● Collected data entries
╔══

==> config.mk <==
export PLATFORM = sky130hd
export DESIGN_NAME = modbus_rtu_read_holding_responder
export DESIGN_NICKNAME = d
export VERILOG_FILES = /design/src/mrhr_pkg.sv /design/src/mrhr_ram.sv /design/src/mrhr_ctrl.sv /design/src/mrhr_dp.sv /design/src/modbus_rtu_read_holding_responder.sv
export SDC_FILE = /design/constraint.sdc
export NUM_CORES = 1
export LEC_CHECK = 0
export BUFFER_PORTS_ARGS = -buffer_cell sky130_fd_sc_hd__buf_2
export CAP_MARGIN = 25
export CELL_PAD_IN_SITES_DETAIL_PLACEMENT = 0
export CELL_PAD_IN_SITES_GLOBAL_PLACEMENT = 1
export CORE_ASPECT_RATIO = 0.5
export CORE_MARGIN = 1
export CORE_UTILIZATION = 46
export CTS_CLUSTER_DIAMETER = 150
export DETAILED_ROUTE_END_ITERATION = 10
export HOLD_SLACK_MARGIN = 0.06
export PLACE_DENSITY_LB_ADDON = 0.1
export SKIP_CTS_REPAIR_TIMING = 1
export SLEW_MARGIN = 20
export SYNTH_ARGS = -nofsm -noshare
export SYNTH_HDL_FRONTEND = slang
export SYNTH_SLANG_ARGS = --single-unit
==> constraint.sdc <==
create_clock -name i_clk -period 3.84 [get_ports i_clk]
set_input_delay 0.576 -clock i_clk [delete_from_list [all_inputs] [get_ports i_clk]]
set_output_delay 0.576 -clock i_clk [all_outputs]
set_load 0.02 [all_outputs]
==> src/mrhr_pkg.sv <==
package mrhr_pkg;

    // Sizes of the store, the request and the CAN data field.
    localparam int STORE_BYTES_DEF = 40;
    localparam int REQUEST_LEN     = 8;
    localparam int FRAME_BYTES     = 8;
    localparam int ACK_BYTES       = 6;
    localparam int ID_W            = 29;
    localparam int CFG_W           = 29;

    // Modbus constants.
    localparam logic [15:0] CRC_INIT  = 16'hFFFF;
    localparam logic [15:0] CRC_POLY  = 16'hA001;
    localparam logic [7:0]  FUNC_READ = 8'h03;
    localparam logic [15:0] MAX_QTY   = 16'd125;

    // Reset values of the configuration registers.
    localparam logic [7:0]      DEV_ADDR_RST = 8'h01;
    localparam logic [ID_W-1:0] ACK_ID_RST   = 29'h1802A080;
    localparam logic [ID_W-1:0] DATA1_ID_RST = 29'h1810A080;
    localparam logic [ID_W-1:0] DATA2_ID_RST = 29'h1811A080;

    // Configuration register indexes.
    typedef enum logic [1:0] {
        CFG_DEV_ADDR,
        CFG_ACK_ID,
        CFG_DATA1_ID,
        CFG_DATA2_ID
    } t_cfg_idx;

    // Which CAN id matched.
    typedef enum logic [1:0] {
        KIND_ACK,
        KIND_DATA1,
        KIND_DATA2
    } t_kind;

    // Source of the next reply byte.
    typedef enum logic [2:0] {
        SRC_ADDR,
        SRC_FUNC,
        SRC_CNT,
        SRC_DATA,
        SRC_CRC_LO,
        SRC_CRC_HI
    } t_src;

    // Controller states.
    typedef enum logic [3:0] {
        ST_IDLE,
        ST_CAN_WR,
        ST_CHECK,
        ST_ADDR,
        ST_FUNC,
        ST_CNT,
        ST_RD,
        ST_DATA,
        ST_CRC_LO,
        ST_CRC_HI
    } t_state;

    // Commands from the controller to the datapath.
    typedef struct packed {
        logic take_serial;
        logic take_frame;
        logic wr_store;
        logic start_reply;
        logic rd_store;
        logic emit;
        t_src src;
    } t_cmd;

    // Status from the datapath to the controller.
    typedef struct packed {
        logic fill_last;
        logic frame_hit;
        logic wr_done;
        logic req_ok;
        logic out_free;
        logic data_last;
    } t_sts;

    // One byte of the reflected CRC-16, one bit per step.
    function automatic logic [15:0] crc_byte(input logic [15:0] crc_in, input logic [7:0] b);
        logic [15:0] c;
        c = crc_in ^ {8'h00, b};
        for (int k = 0; k < 8; k++) begin
            c = c[0] ? ((c >> 1) ^ CRC_POLY) : (c >> 1);
        end
        return c;
    endfunction

    // Store position of CAN data byte n for the matched id.
    function automatic logic [7:0] store_pos(input t_kind kind, input logic [2:0] n);
        logic [7:0] p;
        p = 8'd12 + {5'd0, n};
        case (kind)
            KIND_ACK: begin
                case (n)
                    3'd0:    p = 8'h21;
                    3'd1:    p = 8'h23;
                    3'd2:    p = 8'h24;
                    3'd3:    p = 8'h25;
                    3'd4:    p = 8'h26;
                    default: p = 8'h27;
                endcase
            end
            KIND_DATA1: begin
                case (n)
                    3'd0:    p = 8'd1;
                    3'd1:    p = 8'd3;
                    3'd2:    p = 8'd5;
                    3'd3:    p = 8'd7;
                    3'd4:    p = 8'd8;
                    3'd5:    p = 8'd9;
                    3'd6:    p = 8'd10;
                    default: p = 8'd11;
                endcase
            end
            default: p = 8'd12 + {5'd0, n};
        endcase
        return p;
    endfunction

endpackage

==> src/mrhr_ram.sv <==
module mrhr_ram #(
    parameter int WIDTH = 8,
    parameter int DEPTH = 40
) (
    input  logic                     i_clk,
    input  logic                     i_we,
    input  logic [$clog2(DEPTH)-1:0] i_waddr,
    input  logic [WIDTH-1:0]         i_wdata,
    input  logic                     i_re,
    input  logic [$clog2(DEPTH)-1:0] i_raddr,
    output logic [WIDTH-1:0]         o_rdata
);

    logic [WIDTH-1:0] r_mem [DEPTH];
    logic [WIDTH-1:0] r_q;

    // One write port, one registered read port.
    always_ff @(posedge i_clk) begin
        if (i_we) begin
            r_mem[i_waddr] <= i_wdata;
        end
        if (i_re) begin
            r_q <= r_mem[i_raddr];
        end
    end

    assign o_rdata = r_q;

endmodule

==> src/mrhr_ctrl.sv <==
module mrhr_ctrl (
    input  logic          i_clk,
    input  logic          i_rst_n,
    input  logic          i_valid,
    input  logic          i_mode,
    input  mrhr_pkg::t_sts i_sts,
    output mrhr_pkg::t_cmd o_cmd,
    output logic          o_stall
);
    import mrhr_pkg::*;

    t_state r_state;
    t_state n_state;
    t_cmd   cmd;

    // State register.
    always_ff @(posedge i_clk) begin
        if (!i_rst_n) begin
            r_state <= ST_IDLE;
        end else begin
            r_state <= n_state;
        end
    end

    // Next state and commands.
    always_comb begin
        n_state         = r_state;
        cmd.take_serial = 1'b0;
        cmd.take_frame  = 1'b0;
        cmd.wr_store    = 1'b0;
        cmd.start_reply = 1'b0;
        cmd.rd_store    = 1'b0;
        cmd.emit        = 1'b0;
        cmd.src         = SRC_ADDR;
        case (r_state)
            ST_IDLE: begin
                if (i_valid) begin
                    if (!i_mode) begin
                        cmd.take_serial = 1'b1;
                        if (i_sts.fill_last) begin
                            n_state = ST_CHECK;
                        end
                    end else begin
                        cmd.take_frame = 1'b1;
                        if (i_sts.frame_hit) begin
                            n_state = ST_CAN_WR;
                        end
                    end
                end
            end
            ST_CAN_WR: begin
                cmd.wr_store = 1'b1;
                if (i_sts.wr_done) begin
                    n_state = ST_IDLE;
                end
            end
            ST_CHECK: begin
                if (i_sts.req_ok) begin
                    cmd.start_reply = 1'b1;
                    n_state         = ST_ADDR;
                end else begin
                    n_state = ST_IDLE;
                end
            end
            ST_ADDR: begin
                cmd.src = SRC_ADDR;
                if (i_sts.out_free) begin
                    cmd.emit = 1'b1;
                    n_state  = ST_FUNC;
                end
            end
            ST_FUNC: begin
                cmd.src = SRC_FUNC;
                if (i_sts.out_free) begin
                    cmd.emit = 1'b1;
                    n_state  = ST_CNT;
                end
            end
            ST_CNT: begin
                cmd.src = SRC_CNT;
                if (i_sts.out_free) begin
                    cmd.emit = 1'b1;
                    n_state  = ST_RD;
                end
            end
            ST_RD: begin
                cmd.rd_store = 1'b1;
                n_state      = ST_DATA;
            end
            ST_DATA: begin
                cmd.src = SRC_DATA;
                if (i_sts.out_free) begin
                    cmd.emit = 1'b1;
                    n_state  = i_sts.data_last ? ST_CRC_LO : ST_RD;
                end
            end
            ST_CRC_LO: begin
                cmd.src = SRC_CRC_LO;
                if (i_sts.out_free) begin
                    cmd.emit = 1'b1;
                    n_state  = ST_CRC_HI;
                end
            end
            ST_CRC_HI: begin
                cmd.src = SRC_CRC_HI;
                if (i_sts.out_free) begin
                    cmd.emit = 1'b1;
                    n_state  = ST_IDLE;
                end
            end
            default: begin
                n_state = ST_IDLE;
            end
        endcase
    end

    assign o_cmd   = cmd;
    assign o_stall = (r_state != ST_IDLE);

endmodule

==> src/mrhr_dp.sv <==
module mrhr_dp #(
    parameter int STORE_BYTES = mrhr_pkg::STORE_BYTES_DEF
) (
    input  logic                        i_clk,
    input  logic                        i_rst_n,
    input  logic                        i_cfg_we,
    input  logic [1:0]                  i_cfg_index,
    input  logic [mrhr_pkg::CFG_W-1:0]  i_cfg_data,
    input  logic [7:0]                  i_serial_byte,
    input  logic [mrhr_pkg::ID_W-1:0]   i_frame_id,
    input  logic [63:0]                 i_frame_payload,
    input  logic                        i_stall,
    input  mrhr_pkg::t_cmd              i_cmd,
    output mrhr_pkg::t_sts              o_sts,
    output logic                        o_valid,
    output logic [7:0]                  o_reply_byte,
    output logic                        o_reply_last
);
    import mrhr_pkg::*;

    localparam int AddrW = $clog2(STORE_BYTES);

    // Configuration registers.
    logic [7:0]      r_dev_addr;
    logic [ID_W-1:0] r_ack_id;
    logic [ID_W-1:0] r_data1_id;
    logic [ID_W-1:0] r_data2_id;

    // Request gathering and CRC.
    logic [7:0]  r_req [REQUEST_LEN];
    logic [2:0]  r_fill;
    logic [15:0] r_crc;

    // CAN frame being written into the store.
    t_kind       r_kind;
    logic [63:0] r_payload;
    logic [2:0]  r_wn;

    // Store bookkeeping and reply progress.
    logic [STORE_BYTES-1:0] r_valid;
    logic                   r_rd_valid;
    logic [AddrW-1:0]       r_addr;
    logic [7:0]             r_left;

    // Output register.
    logic       r_out_valid;
    logic [7:0] r_out_byte;
    logic       r_out_last;

    logic [15:0]      start;
    logic [15:0]      qty;
    logic [16:0]      first;
    logic [17:0]      span;
    logic [7:0]       nbytes;
    logic             hit_ack;
    logic             hit_d1;
    logic             hit_d2;
    logic [7:0]       wpos;
    logic             wpos_ok;
    logic             ram_we;
    logic [AddrW-1:0] ram_waddr;
    logic [7:0]       ram_q;
    logic [7:0]       data_byte;
    logic [7:0]       out_byte;
    logic             out_free;
    t_sts             sts;

    // Configuration writes.
    always_ff @(posedge i_clk) begin
        if (!i_rst_n) begin
            r_dev_addr <= DEV_ADDR_RST;
            r_ack_id   <= ACK_ID_RST;
            r_data1_id <= DATA1_ID_RST;
            r_data2_id <= DATA2_ID_RST;
        end else if (i_cfg_we) begin
            case (t_cfg_idx'(i_cfg_index))
                CFG_DEV_ADDR: r_dev_addr <= i_cfg_data[7:0];
                CFG_ACK_ID:   r_ack_id   <= i_cfg_data;
                CFG_DATA1_ID: r_data1_id <= i_cfg_data;
                CFG_DATA2_ID: r_data2_id <= i_cfg_data;
                default:      r_dev_addr <= r_dev_addr;
            endcase
        end
    end

    // Request fields and checks.
    assign start  = {r_req[2], r_req[3]};
    assign qty    = {r_req[4], r_req[5]};
    assign first  = {start, 1'b0};
    assign span   = {1'b0, first} + {1'b0, qty, 1'b0};
    assign nbytes = {qty[6:0], 1'b0};

    // CAN id match, ack first, then data1, then data2.
    assign hit_ack = (i_frame_id == r_ack_id);
    assign hit_d1  = (i_frame_id == r_data1_id);
    assign hit_d2  = (i_frame_id == r_data2_id);

    // Store write position for the current CAN byte.
    assign wpos      = store_pos(r_kind, r_wn);
    assign wpos_ok   = ({1'b0, wpos} < 9'(STORE_BYTES));
    assign ram_we    = i_cmd.wr_store && wpos_ok;
    assign ram_waddr = wpos[AddrW-1:0];

    // Request bytes and running CRC; the CRC register is reused for the reply.
    always_ff @(posedge i_clk) begin
        if (!i_rst_n) begin
            r_fill <= '0;
        end else if (i_cmd.take_serial) begin
            r_fill <= r_fill + 3'd1;
        end
    end

    always_ff @(posedge i_clk) begin
        if (i_cmd.take_serial) begin
            r_req[r_fill] <= i_serial_byte;
            if (r_fill == 3'd0) begin
                r_crc <= crc_byte(CRC_INIT, i_serial_byte);
            end else if (r_fill < 3'(REQUEST_LEN - 2)) begin
                r_crc <= crc_byte(r_crc, i_serial_byte);
            end
        end else if (i_cmd.start_reply) begin
            r_crc <= CRC_INIT;
        end else if (i_cmd.emit && (i_cmd.src != SRC_CRC_LO) && (i_cmd.src != SRC_CRC_HI)) begin
            r_crc <= crc_byte(r_crc, out_byte);
        end
    end

    // CAN frame capture and write counter.
    always_ff @(posedge i_clk) begin
        if (i_cmd.take_frame) begin
            r_payload <= i_frame_payload;
            r_wn      <= 3'd0;
            if (hit_ack) begin
                r_kind <= KIND_ACK;
            end else if (hit_d1) begin
                r_kind <= KIND_DATA1;
            end else begin
                r_kind <= KIND_DATA2;
            end
        end else if (i_cmd.wr_store) begin
            r_wn <= r_wn + 3'd1;
        end
    end

    // Written flags: an unwritten store byte reads as zero.
    always_ff @(posedge i_clk) begin
        if (!i_rst_n) begin
            r_valid <= '0;
        end else if (ram_we) begin
            r_valid[ram_waddr] <= 1'b1;
        end
    end

    mrhr_ram #(
        .WIDTH (8),
        .DEPTH (STORE_BYTES)
    ) u_store (
        .i_clk   (i_clk),
        .i_we    (ram_we),
        .i_waddr (ram_waddr),
        .i_wdata (r_payload[{r_wn, 3'b000} +: 8]),
        .i_re    (i_cmd.rd_store),
        .i_raddr (r_addr),
        .o_rdata (ram_q)
    );

    // Reply address and byte count.
    always_ff @(posedge i_clk) begin
        if (i_cmd.start_reply) begin
            r_addr <= first[AddrW-1:0];
            r_left <= nbytes;
        end else if (i_cmd.emit && (i_cmd.src == SRC_DATA)) begin
            r_addr <= r_addr + AddrW'(1);
            r_left <= r_left - 8'd1;
        end
        if (i_cmd.rd_store) begin
            r_rd_valid <= r_valid[r_addr];
        end
    end

    assign data_byte = r_rd_valid ? ram_q : 8'h00;

    // Reply byte selection.
    always_comb begin
        case (i_cmd.src)
            SRC_ADDR:   out_byte = r_dev_addr;
            SRC_FUNC:   out_byte = FUNC_READ;
            SRC_CNT:    out_byte = nbytes;
            SRC_DATA:   out_byte = data_byte;
            SRC_CRC_LO: out_byte = r_crc[7:0];
            SRC_CRC_HI: out_byte = r_crc[15:8];
            default:    out_byte = 8'h00;
        endcase
    end

    // Output register; it frees as soon as its byte is taken.
    assign out_free = !r_out_valid || !i_stall;

    always_ff @(posedge i_clk) begin
        if (!i_rst_n) begin
            r_out_valid <= 1'b0;
        end else if (i_cmd.emit) begin
            r_out_valid <= 1'b1;
        end else if (!i_stall) begin
            r_out_valid <= 1'b0;
        end
    end

    always_ff @(posedge i_clk) begin
        if (i_cmd.emit) begin
            r_out_byte <= out_byte;
            r_out_last <= (i_cmd.src == SRC_CRC_HI);
        end
    end

    // Status to the controller.
    always_comb begin
        sts.fill_last = (r_fill == 3'(REQUEST_LEN - 1));
        sts.frame_hit = hit_ack || hit_d1 || hit_d2;
        sts.wr_done   = (r_kind == KIND_ACK) ? (r_wn == 3'(ACK_BYTES - 1))
                                             : (r_wn == 3'(FRAME_BYTES - 1));
        sts.req_ok    = (r_req[0] == r_dev_addr)
                     && (r_crc == {r_req[7], r_req[6]})
                     && (r_req[1] == FUNC_READ)
                     && (qty != 16'd0) && (qty <= MAX_QTY)
                     && (span <= 18'(STORE_BYTES));
        sts.out_free  = out_free;
        sts.data_last = (r_left == 8'd1);
    end

    assign o_sts        = sts;
    assign o_valid      = r_out_valid;
    assign o_reply_byte = r_out_byte;
    assign o_reply_last = r_out_last;

endmodule

==> src/modbus_rtu_read_holding_responder.sv <==
// Serial bytes are taken one per cycle while o_stall is low; the eighth completes a request.
// A valid request is checked after the eighth byte and then answered;
// header and CRC bytes go out one per cycle while the output is free, and each data byte
// needs its own read state first, set by the registered read of the store.
// A matched CAN frame keeps the input stalled while its 6 or 8 bytes go into the store, one store write each.
// Reset is synchronous and active low: config to defaults, store reads zero, no clearing pass.
module modbus_rtu_read_holding_responder #(
    parameter int STORE_BYTES = mrhr_pkg::STORE_BYTES_DEF
) (
    input  logic                       i_clk,
    input  logic                       i_rst_n,
    input  logic                       i_cfg_we,
    input  logic [1:0]                 i_cfg_index,
    input  logic [mrhr_pkg::CFG_W-1:0] i_cfg_data,
    input  logic                       i_valid,
    output logic                       o_stall,
    input  logic                       i_mode,
    input  logic [7:0]                 i_serial_byte,
    input  logic [mrhr_pkg::ID_W-1:0]  i_frame_id,
    input  logic [63:0]                i_frame_payload,
    output logic                       o_valid,
    input  logic                       i_stall,
    output logic [7:0]                 o_reply_byte,
    output logic                       o_reply_last
);
    import mrhr_pkg::*;

    t_cmd cmd;
    t_sts sts;

    mrhr_ctrl u_ctrl (
        .i_clk   (i_clk),
        .i_rst_n (i_rst_n),
        .i_valid (i_valid),
        .i_mode  (i_mode),
        .i_sts   (sts),
        .o_cmd   (cmd),
        .o_stall (o_stall)
    );

    mrhr_dp #(
        .STORE_BYTES (STORE_BYTES)
    ) u_dp (
        .i_clk           (i_clk),
        .i_rst_n         (i_rst_n),
        .i_cfg_we        (i_cfg_we),
        .i_cfg_index     (i_cfg_index),
        .i_cfg_data      (i_cfg_data),
        .i_serial_byte   (i_serial_byte),
        .i_frame_id      (i_frame_id),
        .i_frame_payload (i_frame_payload),
        .i_stall         (i_stall),
        .i_cmd           (cmd),
        .o_sts           (sts),
        .o_valid         (o_valid),
        .o_reply_byte    (o_reply_byte),
        .o_reply_last    (o_reply_last)
    );

endmodule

╚══

● PROBLEM TO SOLVE
Among the lines of the data above, find those with the word "parameter" and show them.

● RESPONSE BOX
    parameter int WIDTH = 8,
    parameter int DEPTH = 40
    parameter int STORE_BYTES = mrhr_pkg::STORE_BYTES_DEF
    parameter int STORE_BYTES = mrhr_pkg::STORE_BYTES_DEF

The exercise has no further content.